— Data provided —
$ cat config.mk
export PLATFORM = sky130hd
export DESIGN_NAME = exe_stage_muldiv
export DESIGN_NICKNAME = d
export VERILOG_FILES = /design/src/rtl/exe_stage_muldiv.sv
export SDC_FILE = /design/constraint.sdc
export NUM_CORES = 1
export LEC_CHECK = 0
export CAP_MARGIN = 20
export CELL_PAD_IN_SITES_DETAIL_PLACEMENT = 0
export CELL_PAD_IN_SITES_GLOBAL_PLACEMENT = 1
export CORE_ASPECT_RATIO = 2
export CORE_MARGIN = 5
export CORE_UTILIZATION = 46
export DETAILED_ROUTE_END_ITERATION = 6
export GPL_ROUTABILITY_DRIVEN = 1
export GPL_TIMING_DRIVEN = 0
export MAX_ROUTING_LAYER = met4
export PLACE_DENSITY_LB_ADDON = 0.1
export SLEW_MARGIN = 10
export SYNTH_ARGS = -nofsm -noshare
export SYNTH_HDL_FRONTEND = slang
export SYNTH_SLANG_ARGS = --single-unit
export TNS_END_PERCENT = 20
$ cat constraint.sdc
create_clock -name clk -period 17.3 [get_ports clk]
set_input_delay 5.19 -clock clk [delete_from_list [all_inputs] [get_ports clk]]
set_output_delay 5.19 -clock clk [all_outputs]
set_load 0.02 [all_outputs]
$ cat src/rtl/exe_stage_muldiv.sv
// Execute stage with combinational ALU, operand/store forwarding and an
// iterative 32-cycle unsigned multiplier/divider that stalls the front of the
// pipeline while it works. A multi-cycle op occupies one IDLE issue cycle,
// 32 BUSY cycles and one DONE cycle in which the result leaves the stage.
module exe_stage_muldiv #(
   parameter int                  WORD_LEN     = 32,
   parameter int                  REG_ADDR_LEN = 5,
   parameter int                  CMD_LEN      = 4,
   parameter logic [CMD_LEN-1:0]  CMD_MULU     = 4'b1011,
   parameter logic [CMD_LEN-1:0]  CMD_DIVU     = 4'b1100
) (
   input  logic                    clk,
   input  logic                    rst,
   input  logic [CMD_LEN-1:0]      EXE_CMD,
   input  logic [WORD_LEN-1:0]     val1,
   input  logic [WORD_LEN-1:0]     val2,
   input  logic [WORD_LEN-1:0]     ST_value,
   input  logic [REG_ADDR_LEN-1:0] dest,
   input  logic                    WB_EN,
   input  logic                    MEM_R_EN,
   input  logic                    MEM_W_EN,
   input  logic [1:0]              val1_sel,
   input  logic [1:0]              val2_sel,
   input  logic [1:0]              st_sel,
   input  logic [WORD_LEN-1:0]     mem_fwd_value,
   input  logic [WORD_LEN-1:0]     wb_fwd_value,
   output logic [WORD_LEN-1:0]     ALU_result,
   output logic [WORD_LEN-1:0]     ST_value_out,
   output logic [REG_ADDR_LEN-1:0] dest_out,
   output logic                    WB_EN_out,
   output logic                    MEM_R_EN_out,
   output logic                    MEM_W_EN_out,
   output logic                    stall,
   output logic                    md_busy
);

   // ALU command encodings shared with the decode stage
   localparam logic [CMD_LEN-1:0] CMD_ADD = 4'b0000;
   localparam logic [CMD_LEN-1:0] CMD_SUB = 4'b0010;
   localparam logic [CMD_LEN-1:0] CMD_AND = 4'b0100;
   localparam logic [CMD_LEN-1:0] CMD_OR  = 4'b0101;
   localparam logic [CMD_LEN-1:0] CMD_NOR = 4'b0110;
   localparam logic [CMD_LEN-1:0] CMD_XOR = 4'b0111;
   localparam logic [CMD_LEN-1:0] CMD_SLL = 4'b1000;
   localparam logic [CMD_LEN-1:0] CMD_SRA = 4'b1001;
   localparam logic [CMD_LEN-1:0] CMD_SRL = 4'b1010;

   localparam int                CNT_W    = $clog2(WORD_LEN);
   localparam logic [CNT_W-1:0]  CNT_LAST = CNT_W'(WORD_LEN - 1);

   typedef enum logic [1:0] {
      S_IDLE = 2'd0,
      S_BUSY = 2'd1,
      S_DONE = 2'd2
   } md_state_t;

   md_state_t           r_state;
   logic [CNT_W-1:0]    r_cnt;
   logic                r_is_div;
   logic [WORD_LEN-1:0] r_op_a;   // multiplicand (shifted left) or divisor
   logic [WORD_LEN-1:0] r_op_b;   // multiplier (shifted right) or dividend/quotient
   logic [WORD_LEN-1:0] r_acc;    // product accumulator or partial remainder

   logic [WORD_LEN-1:0] w_op1;
   logic [WORD_LEN-1:0] w_op2;
   logic [WORD_LEN-1:0] w_st;
   logic [WORD_LEN-1:0] w_alu;
   logic                w_is_md;
   logic                w_is_divu;
   logic [WORD_LEN-1:0] w_mul_acc_nxt;
   logic [WORD_LEN:0]   w_div_diff;
   logic                w_div_ok;
   logic [WORD_LEN-1:0] w_div_rem_sh;
   logic [WORD_LEN-1:0] w_md_result;

   // Select 1 takes the MEM-stage ALU result, 2 the WB value, 0/3 the register
   function automatic logic [WORD_LEN-1:0] fwd_mux(
      input logic [1:0]          sel,
      input logic [WORD_LEN-1:0] reg_v,
      input logic [WORD_LEN-1:0] mem_v,
      input logic [WORD_LEN-1:0] wb_v
   );
      case (sel)
         2'd1:    return mem_v;
         2'd2:    return wb_v;
         default: return reg_v;
      endcase
   endfunction

   assign w_op1 = fwd_mux(val1_sel, val1,     mem_fwd_value, wb_fwd_value);
   assign w_op2 = fwd_mux(val2_sel, val2,     mem_fwd_value, wb_fwd_value);
   assign w_st  = fwd_mux(st_sel,   ST_value, mem_fwd_value, wb_fwd_value);

   assign w_is_divu = (EXE_CMD == CMD_DIVU);
   assign w_is_md   = (EXE_CMD == CMD_MULU) || w_is_divu;

   // Single-cycle ALU on the forwarded operands
   always_comb begin
      // NOTE: default first so every path assigns w_alu and no latch is inferred.
      w_alu = '0;
      case (EXE_CMD)
         CMD_ADD: w_alu = w_op1 + w_op2;
         CMD_SUB: w_alu = w_op1 - w_op2;
         CMD_AND: w_alu = w_op1 & w_op2;
         CMD_OR:  w_alu = w_op1 | w_op2;
         CMD_NOR: w_alu = ~(w_op1 | w_op2);
         CMD_XOR: w_alu = w_op1 ^ w_op2;
         CMD_SLL: w_alu = w_op1 << w_op2[4:0];
         CMD_SRA: w_alu = $signed(w_op1) >>> w_op2[4:0];
         CMD_SRL: w_alu = w_op1 >> w_op2[4:0];
         default: w_alu = '0;
      endcase
   end

   // One shift-add step: add the multiplicand when the current multiplier LSB is set
   assign w_mul_acc_nxt = r_acc + (r_op_b[0] ? r_op_a : '0);

   // One restoring-divide step: shift the next dividend bit into the remainder
   // and try to subtract the divisor; a clear borrow bit means the bit is 1
   assign w_div_diff   = {r_acc, r_op_b[WORD_LEN-1]} - {1'b0, r_op_a};
   assign w_div_ok     = ~w_div_diff[WORD_LEN];
   assign w_div_rem_sh = {r_acc[WORD_LEN-2:0], r_op_b[WORD_LEN-1]};

   assign w_md_result = r_is_div ? r_op_b : r_acc;

   // Multiply/divide sequencer: issue capture, 32 iterations, one result cycle
   always_ff @(posedge clk or negedge rst) begin
      if (!rst) begin
         r_state  <= S_IDLE;
         r_cnt    <= '0;
         r_is_div <= 1'b0;
         r_op_a   <= '0;
         r_op_b   <= '0;
         r_acc    <= '0;
      end else begin
         // NOTE: non-blocking assignments so every register samples pre-edge values.
         case (r_state)
            S_IDLE: begin
               if (w_is_md) begin
                  r_cnt    <= '0;
                  r_acc    <= '0;
                  r_is_div <= w_is_divu;
                  if (w_is_divu) begin
                     r_op_a <= w_op2;
                     if (w_op2 == '0) begin
                        r_op_b  <= '1;
                        r_state <= S_DONE;
                     end else begin
                        r_op_b  <= w_op1;
                        r_state <= S_BUSY;
                     end
                  end else begin
                     r_op_a  <= w_op1;
                     r_op_b  <= w_op2;
                     r_state <= S_BUSY;
                  end
               end
            end
            S_BUSY: begin
               r_cnt <= r_cnt + 1'b1;
               if (r_is_div) begin
                  r_op_b <= {r_op_b[WORD_LEN-2:0], w_div_ok};
                  r_acc  <= w_div_ok ? w_div_diff[WORD_LEN-1:0] : w_div_rem_sh;
               end else begin
                  r_acc  <= w_mul_acc_nxt;
                  r_op_a <= r_op_a << 1;
                  r_op_b <= r_op_b >> 1;
               end
               if (r_cnt == CNT_LAST) begin
                  r_state <= S_DONE;
               end
            end
            S_DONE: begin
               r_state <= S_IDLE;
            end
            default: begin
               r_state <= S_IDLE;
            end
         endcase
      end
   end

   // Stall while issuing or iterating; reset drops it without waiting for a clock
   assign stall   = rst && (((r_state == S_IDLE) && w_is_md) || (r_state == S_BUSY));
   assign md_busy = (r_state == S_BUSY);

   // Outputs toward the EXE-to-MEM register; stalled cycles become bubbles
   assign ALU_result   = (r_state == S_DONE) ? w_md_result : w_alu;
   assign ST_value_out = w_st;
   assign dest_out     = dest;
   assign WB_EN_out    = WB_EN    && !stall;
   assign MEM_R_EN_out = MEM_R_EN && !stall;
   assign MEM_W_EN_out = MEM_W_EN && !stall;

endmodule

==> summary.txt, run 1 <==
mapped cell area - 20200 um^2
remaining global-route overflow - 11
First Err - [ERROR GRT-0116] Global routing finished with congestion. Check the congestion regions in the DRC Viewer.
overall routing resource usage - 0.532
hpwl dp - 99900 um
ys async rst share - 1.00
largest net degree at the start of global routing - 74
clock sinks - 104
clock tree root buffer cell - clkbuf_16
net count after synthesis - 3114
outcome - aborted with a tool error
H-tree Lvls - 3
Placer Congestion - 1.29
hold buffers post-CTS - 0
Port Buffer Count - 247
Initial Util - 0.465
synthesized instance count - 2758
Post-synth EDFFs - 0
main flop type after synthesis - dfrtp_1
Max Root-Sink Buffers - 2
last stage reached - global routing (5_1_grt)
Yosys cell types - 91
number of synthesized register bits - 104
mean area per synthesized cell - 7.31 um^2
Yosys warnings - 0
IO Count - 254
row count - 108
dpl cells - 3574
setup bufs post-CTS - 0
first-pass GRT wire length - 184000 um
Die Wd - 158 um
Num CTS Buffers - 9
Seq/Total Area, Yosys - 0.129
vias in the first global route - 27147
Die H - 306 um
synth_stat cells, drive strengths merged, types with 15 or more instances:
library cell	number	area, um^2
nand2	366	1380
o21ai	348	1790
mux2i	207	2070
ha	173	2160
a21oi	167	836
nor2	166	633
inv	133	504
clkbuf	122	458
dfrtp	104	2600
a22oi	100	761
o211ai	85	638
buf	84	504
xnor2	80	708
a211oi	64	480
o221ai	50	563
mux2	41	462
and2	39	244
o22ai	36	225
a21o	33	248
xor2	33	289
nand3	32	173
o21a	27	203
nor3	25	153
a221o	23	230
a31oi	21	131
nor2b	18	120
a221oi	15	131
metrics by stage:
stage	area (um^2)	setup TNS, ns	setup slack, ns	util
floorplan	20200	0	2.23	-
global placement	23300	-5.17	-0.742	0.538
detailed placement	23600	-5.15	-0.749	0.545
CTS	24000	0	0.0540	0.553
cell families after synthesis:
kind of cell               Yosys count  synth area share
AOI/OAI and AO/OA                 1059             0.348
and+or+nand+nor                    710             0.156
buffers and inverters              340            0.0729
muxes                              256             0.135
adders and majority gates          176             0.110
xor gates and xnor gates           113            0.0494
DFF                                104             0.129
per-layer routing:
| layer | overflow | track usage |
|---|---|---|
| met5 | - | - |
| met4 | 6 | 0.577 |
| met3 | 0 | 0.223 |
| met2 | 5 | 0.801 |
| met1 | 0 | 0.465 |
repair_timing:
action / 4_1_cts
pin swaps: 1
gates resized for setup: 10
setup endpoints to repair: 18
==> run 2: changes to the inputs <==
==> config.mk (replaced) <==
export PLATFORM = sky130hd
export DESIGN_NAME = exe_stage_muldiv
export DESIGN_NICKNAME = d
export VERILOG_FILES = /design/src/rtl/exe_stage_muldiv.sv
export SDC_FILE = /design/constraint.sdc
export NUM_CORES = 1
export LEC_CHECK = 0
export CAP_MARGIN = 20
export CORE_MARGIN = 5
export CORE_UTILIZATION = 35
export DETAILED_ROUTE_END_ITERATION = 6
export GPL_ROUTABILITY_DRIVEN = 1
export GPL_TIMING_DRIVEN = 0
export PLACE_DENSITY_LB_ADDON = 0.15
export SLEW_MARGIN = 10
export SYNTH_ARGS = -nofsm -noshare
export SYNTH_HDL_FRONTEND = slang
export SYNTH_SLANG_ARGS = --single-unit
export TNS_END_PERCENT = 20
==> summary.txt, run 2 <==
main flop type after synthesis - dfrtp_1
Synth area leaders - dfrtp_1, ha_1, mux2i_1, o21ai_0, nand2_1
Slowest cell on crit path - clkdlybuf4s50_1
Initial Util - 0.352
Yosys cell types - 91
clock sinks - 104
fin. max-slew vios - 0
commonest non-fill, non-tap cell in the layout - nand2_1
outcome - finished, violations left
RSZ-0062 raised after global routing - yes
clk_lat worst skew - 0.38 ns
worst path bufs/invs - 7
Die H - 250 um
Reg clk slew, reported paths - 0.09 ns
first-pass GRT wire length - 171000 um
routed len/inst - 31.7 um
Routed Antenna Nets - 0
WP data required - 12.11 ns
Critical Path AT - 12.06 ns
Rel. slew slack - 0.226
number of synthesized register bits - 104
worst slew pin tran - 1.15 ns
Crit Path Class - input port to output port
largest net degree at the start of global routing - 76
Vias - 24396
mapped cell area - 20200 um^2
area share of the largest cell type after synthesis - 0.129
Hold Violations, Final - 0
hpwl dp - 100000 um
FF-to-FF End - r_acc[3]$_DFFE_PN0P_
cell leakage power - 10.0 nW
hold slack - 0.538 ns
most common cell in the synthesized netlist - nand2_1
Seq/Total Area, Yosys - 0.129
row count - 88
ys async rst share - 1.00
Crit Path Max Fanout - 10
worst r2r path cells - 15
Max Root-Sink Buffers - 2
largest area contributor in the netlist - dfrtp_1
clock period minus worst slack - 17.25 ns
Iteration-0 DRC Markers - 2784
initial antenna violation count - 8
Port Buffer Count - 247
Largest regs - r_acc x32, r_op_a x32, r_op_b x32
max frequency - 0.0580 GHz
drt pass-1 iters - 7
Placer Congestion - 1.09
Num CTS Buffers - 9
remaining global-route overflow - 0
Post-route DRC - 12
H-tree Lvls - 3
Worst VDD drop - 109 uV
dpl cells - 3792
mean area per synthesized cell - 7.31 um^2
most frequent cells in the layout - nand2_1, o21ai_0, clkdlybuf4s50_1, mux2i_1, ha_1
worst hold-check path type - flop to flop
CTS tree - done
vias per cell - 6.40
Post-synth top cells - nand2_1, o21ai_0, mux2i_1
nets@finish - 3394
Die Wd - 250 um
crit-path max cell delay - 0.60 ns
WL final - 121000 um
clock tree root buffer cell - clkbuf_16
synthesized instance count - 2758
P&R area growth vs syn - 20.8%
hold buffers post-CTS - 0
clk_skew - 0.0156 ns
CP top delay family - compound AO/OA/AOI/OAI gates
final core utilization - 0.425
overall routing resource usage - 0.365
FF-to-FF setup slack - 12.72 ns
Post-synth EDFFs - 0
vias in the first global route - 23935
failing checks - design-rule violations
Die Area - 62500 um^2
hold path start - r_cnt[2]$_DFFE_PN0P_
Hold Path End - r_cnt[2]$_DFFE_PN0P_
Power per Cell Area - 141 nW/um^2
net count after synthesis - 3114
share of layout cells above drive strength 1 - 0.0835
crit path capture type - output port
core region area - 57400 um^2
hold depth - 1
reg2reg start - r_op_b[31]$_DFFE_PN0P_
Yosys warnings - 0
IO Count - 254
Cell Count, Final, Fillers Out - 3813
Setup crit start kind - input port
max_cap viols - 0
Final setup viols - 0
final worst-path cycle share - 0.997
run 2: cell counts after synthesis:
No cell type changed its count.
run 2: worst max-delay path by stage:
stage | from | to | slack, ns | cells past startpoint
finish | val2_sel[0] | ALU_result[21] | 0.05 | 25
global route | val2_sel[0] | ALU_result[21] | -0.04 | 26
CTS | val2_sel[0] | ALU_result[20] | 0.02 | 28
detailed placement | val2_sel[0] | ALU_result[21] | -0.64 | 25
global placement | val2_sel[0] | ALU_result[21] | -0.68 | 25
floorplan | val2_sel[0] | ALU_result[27] | 2.23 | 24
run 2: area by class of cell:
type,count,area [um^2]
clock inverters,7,71.3
well taps,765,957
plain buffers,205,967
fillers,5958,33000
diodes,5,12.5
flip-flops and latches,104,2600
clock buffers,9,225
multi-input cells,2314,16300
repair buffers,270,2730
inverters,134,508
run 2: what timing repair did:
item / in CTS / in global routing
setup buffers: 0 / 1
setup endpoints to repair: 9 / 12
hold endpoints to repair: 0 / 0
pin swaps: 1 / 1
gates resized for setup: 17 / 19
run 2: cells by family after synthesis:
family,Yosys count,synth area share
simple gates,710,0.156
xor+xnor,113,0.0494
buf+inv,340,0.0729
flops,104,0.129
mux,256,0.135
compound gates,1059,0.348
fa+ha+maj,176,0.110
run 2: through the flow:
stage                     setup WS (ns)  instance area (um^2)  power [W]  setup TNS [ns]
final                            0.0461                 24400    0.00343               0
after floorplan                    2.23                 20200    0.00221               0
after global routing            -0.0390                 24400    0.00365         -0.0437
after global placement           -0.678                 23600    0.00309           -3.09
after CTS                        0.0203                 24300    0.00336               0
after detailed placement         -0.641                 23900    0.00312           -2.97
run 2: power by group:
part / switching, W / internal [W]
Clock: 0.000113 / 0.000103
Sequential: 0.000167 / 0.000358
Combinational: 0.00168 / 0.00100
run 2: per-layer routing:
metal  share of wire  wire length [um]  track usage  vias up
li1                -                 -            -    10817
met1            0.39             47600        0.453    11957
met2            0.46             55000        0.600     1321
met3           0.083             10000       0.0707      295
met4           0.067              8060        0.196        6
met5         0.00034                41            0        -
run 2: worst register-to-register path, stage by stage, from the launching register on:
cell      delay, ns
dfrtp_1        0.62
inv_1          0.11
ha_1           0.22
inv_1          0.07
fa_1           0.20
a21o_1         0.16
nand4_1        0.23
a311oi_1       0.58
o211ai_1       0.30
a211oi_1       0.49
o21ba_2        0.26
xnor2_2        0.25
buf_2          0.47
o21ai_0        0.23
o211ai_1       0.14
a31oi_1        0.10
Power figures use the tool's default switching activity.
==> run 3: changes to the inputs <==
--- a/config.mk
+++ b/config.mk
@@ -10,8 +10,8 @@
 export CORE_UTILIZATION = 35
 export DETAILED_ROUTE_END_ITERATION = 6
 export GPL_ROUTABILITY_DRIVEN = 1
-export GPL_TIMING_DRIVEN = 0
 export PLACE_DENSITY_LB_ADDON = 0.15
+export SKIP_LAST_GASP = 1
 export SLEW_MARGIN = 10
 export SYNTH_ARGS = -nofsm -noshare
 export SYNTH_HDL_FRONTEND = slang
==> summary.txt, run 3 (synthesized netlist as in run 2, its figures left out) <==
Worst VDD drop - 160 uV
post-CTS resize count - 0
WL final - 100000 um
hpwl dp - 79200 um
IO Count - 254
most frequent cells in the layout - nand2_1, o21ai_0, clkdlybuf4s50_1, mux2i_1, ha_1
reg2reg start - r_op_b[31]$_DFFE_PN0P_
Die Wd - 250 um
max frequency - 0.0603 GHz
Crit Path Class - input port to output port
Largest regs - r_acc x32, r_op_a x32, r_op_b x32
Sw Ratio - 0.546
Hold Violations, Final - 0
crit-path max cell delay - 0.60 ns
Critical Path End - ALU_result[21]
Post-route DRC - 5
core region area - 57400 um^2
worst slew pin tran - 1.11 ns
Max Root-Sink Buffers - 2
outcome - finished, violations left
Vias - 22893
initial antenna violation count - 7
drt pass-1 iters - 7
worst hold-check path type - flop to flop
register share of total power - 0.167
Reg clk slew, reported paths - 0.08 ns
FF-to-FF End - r_acc[19]$_DFFE_PN0P_
hold buffers post-CTS - 0
final core utilization - 0.411
dpl ws - 0.879 ns
hold slack - 0.517 ns
Num CTS Buffers - 9
Die Area - 62500 um^2
P&R area growth vs syn - 17.0%
setup bufs post-CTS - 0
CP top delay family - buffers and inverters
row count - 88
largest net degree at the start of global routing - 65
Setup crit start kind - input port
failing checks - design-rule violations
Slowest cell on crit path - clkdlybuf4s50_1
NetSw - 0.00174 W
max_cap viols - 0
CP startpoint - val2_sel[0]
commonest non-fill, non-tap cell in the layout - nand2_1
vias per cell - 6.25
clk_skew - 0.0119 ns
worst r2r path cells - 15
Final setup viols - 0
share of layout cells above drive strength 1 - 0.0781
Rel. slew slack - 0.259
clock sinks - 104
FF-to-FF setup slack - 12.71 ns
CP dominant cell by count - buf_4
Power per Cell Area - 135 nW/um^2
worst path bufs/invs - 6
Initial Util - 0.352
Iteration-0 DRC Markers - 2190
routed len/inst - 27.3 um
WP data required - 12.11 ns
nets@finish - 3246
CTS tree - done
Port Buffer Count - 243
first-pass GRT wire length - 146000 um
Crit Path Max Fanout - 56
RSZ-0062 raised after global routing - no
cell leakage power - 9.75 nW
Critical Path AT - 11.40 ns
Routed Antenna Nets - 0
Filler cells - 5981
clock tree root buffer cell - clkbuf_16
total negative slack - 0 ns
overall routing resource usage - 0.303
Overall Power - 0.00318 W
final worst-path cycle share - 0.959
clock period minus worst slack - 16.59 ns
crit path capture type - output port
final worst slack - 0.713 ns
clk_lat worst skew - 0.37 ns
H-tree Lvls - 3
remaining global-route overflow - 0
internal power - 0.00144 W
Die H - 250 um
fin. max-slew vios - 0
share of power burned in the clock network - 0.066
Placer Congestion - 1.04
WP depth - 23
vias in the first global route - 22003
critical-path cell list - clkdlybuf4s50_1 > inv_1 > ha_2 > buf_4 > nand2_1 > o21a_2 > buf_4 > nand2_1 > o21ai_0 > xnor2_1 > ha_1 > o21ai_0 > nand2b_1 > a21oi_1 > or3_1 > o21a_1 > a41oi_1 > a21oi_1 > xnor2_1 > a2111oi_0 > buf_4 > o22ai_1 > clkdlybuf4s50_1
Combinational Power Share - 0.767
run 3: how the worst min path moves through the flow:
stage	from	endpoint	depth (start not counted)
2_1_floorplan	r_cnt[2]$_DFFE_PN0P_	r_cnt[2]$_DFFE_PN0P_	1
3_3_place_gp	r_cnt[2]$_DFFE_PN0P_	r_cnt[2]$_DFFE_PN0P_	1
3_5_place_dp	r_cnt[2]$_DFFE_PN0P_	r_cnt[2]$_DFFE_PN0P_	1
4_1_cts	r_cnt[2]$_DFFE_PN0P_	r_cnt[2]$_DFFE_PN0P_	1
5_1_grt	r_op_a[1]$_DFFE_PN0P_	r_op_a[1]$_DFFE_PN0P_	2
6_report	r_cnt[2]$_DFFE_PN0P_	r_cnt[2]$_DFFE_PN0P_	1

— Exercise details —
Across the listing, tally every line that includes the word "else" and supply the total alone.

— Answer section —
4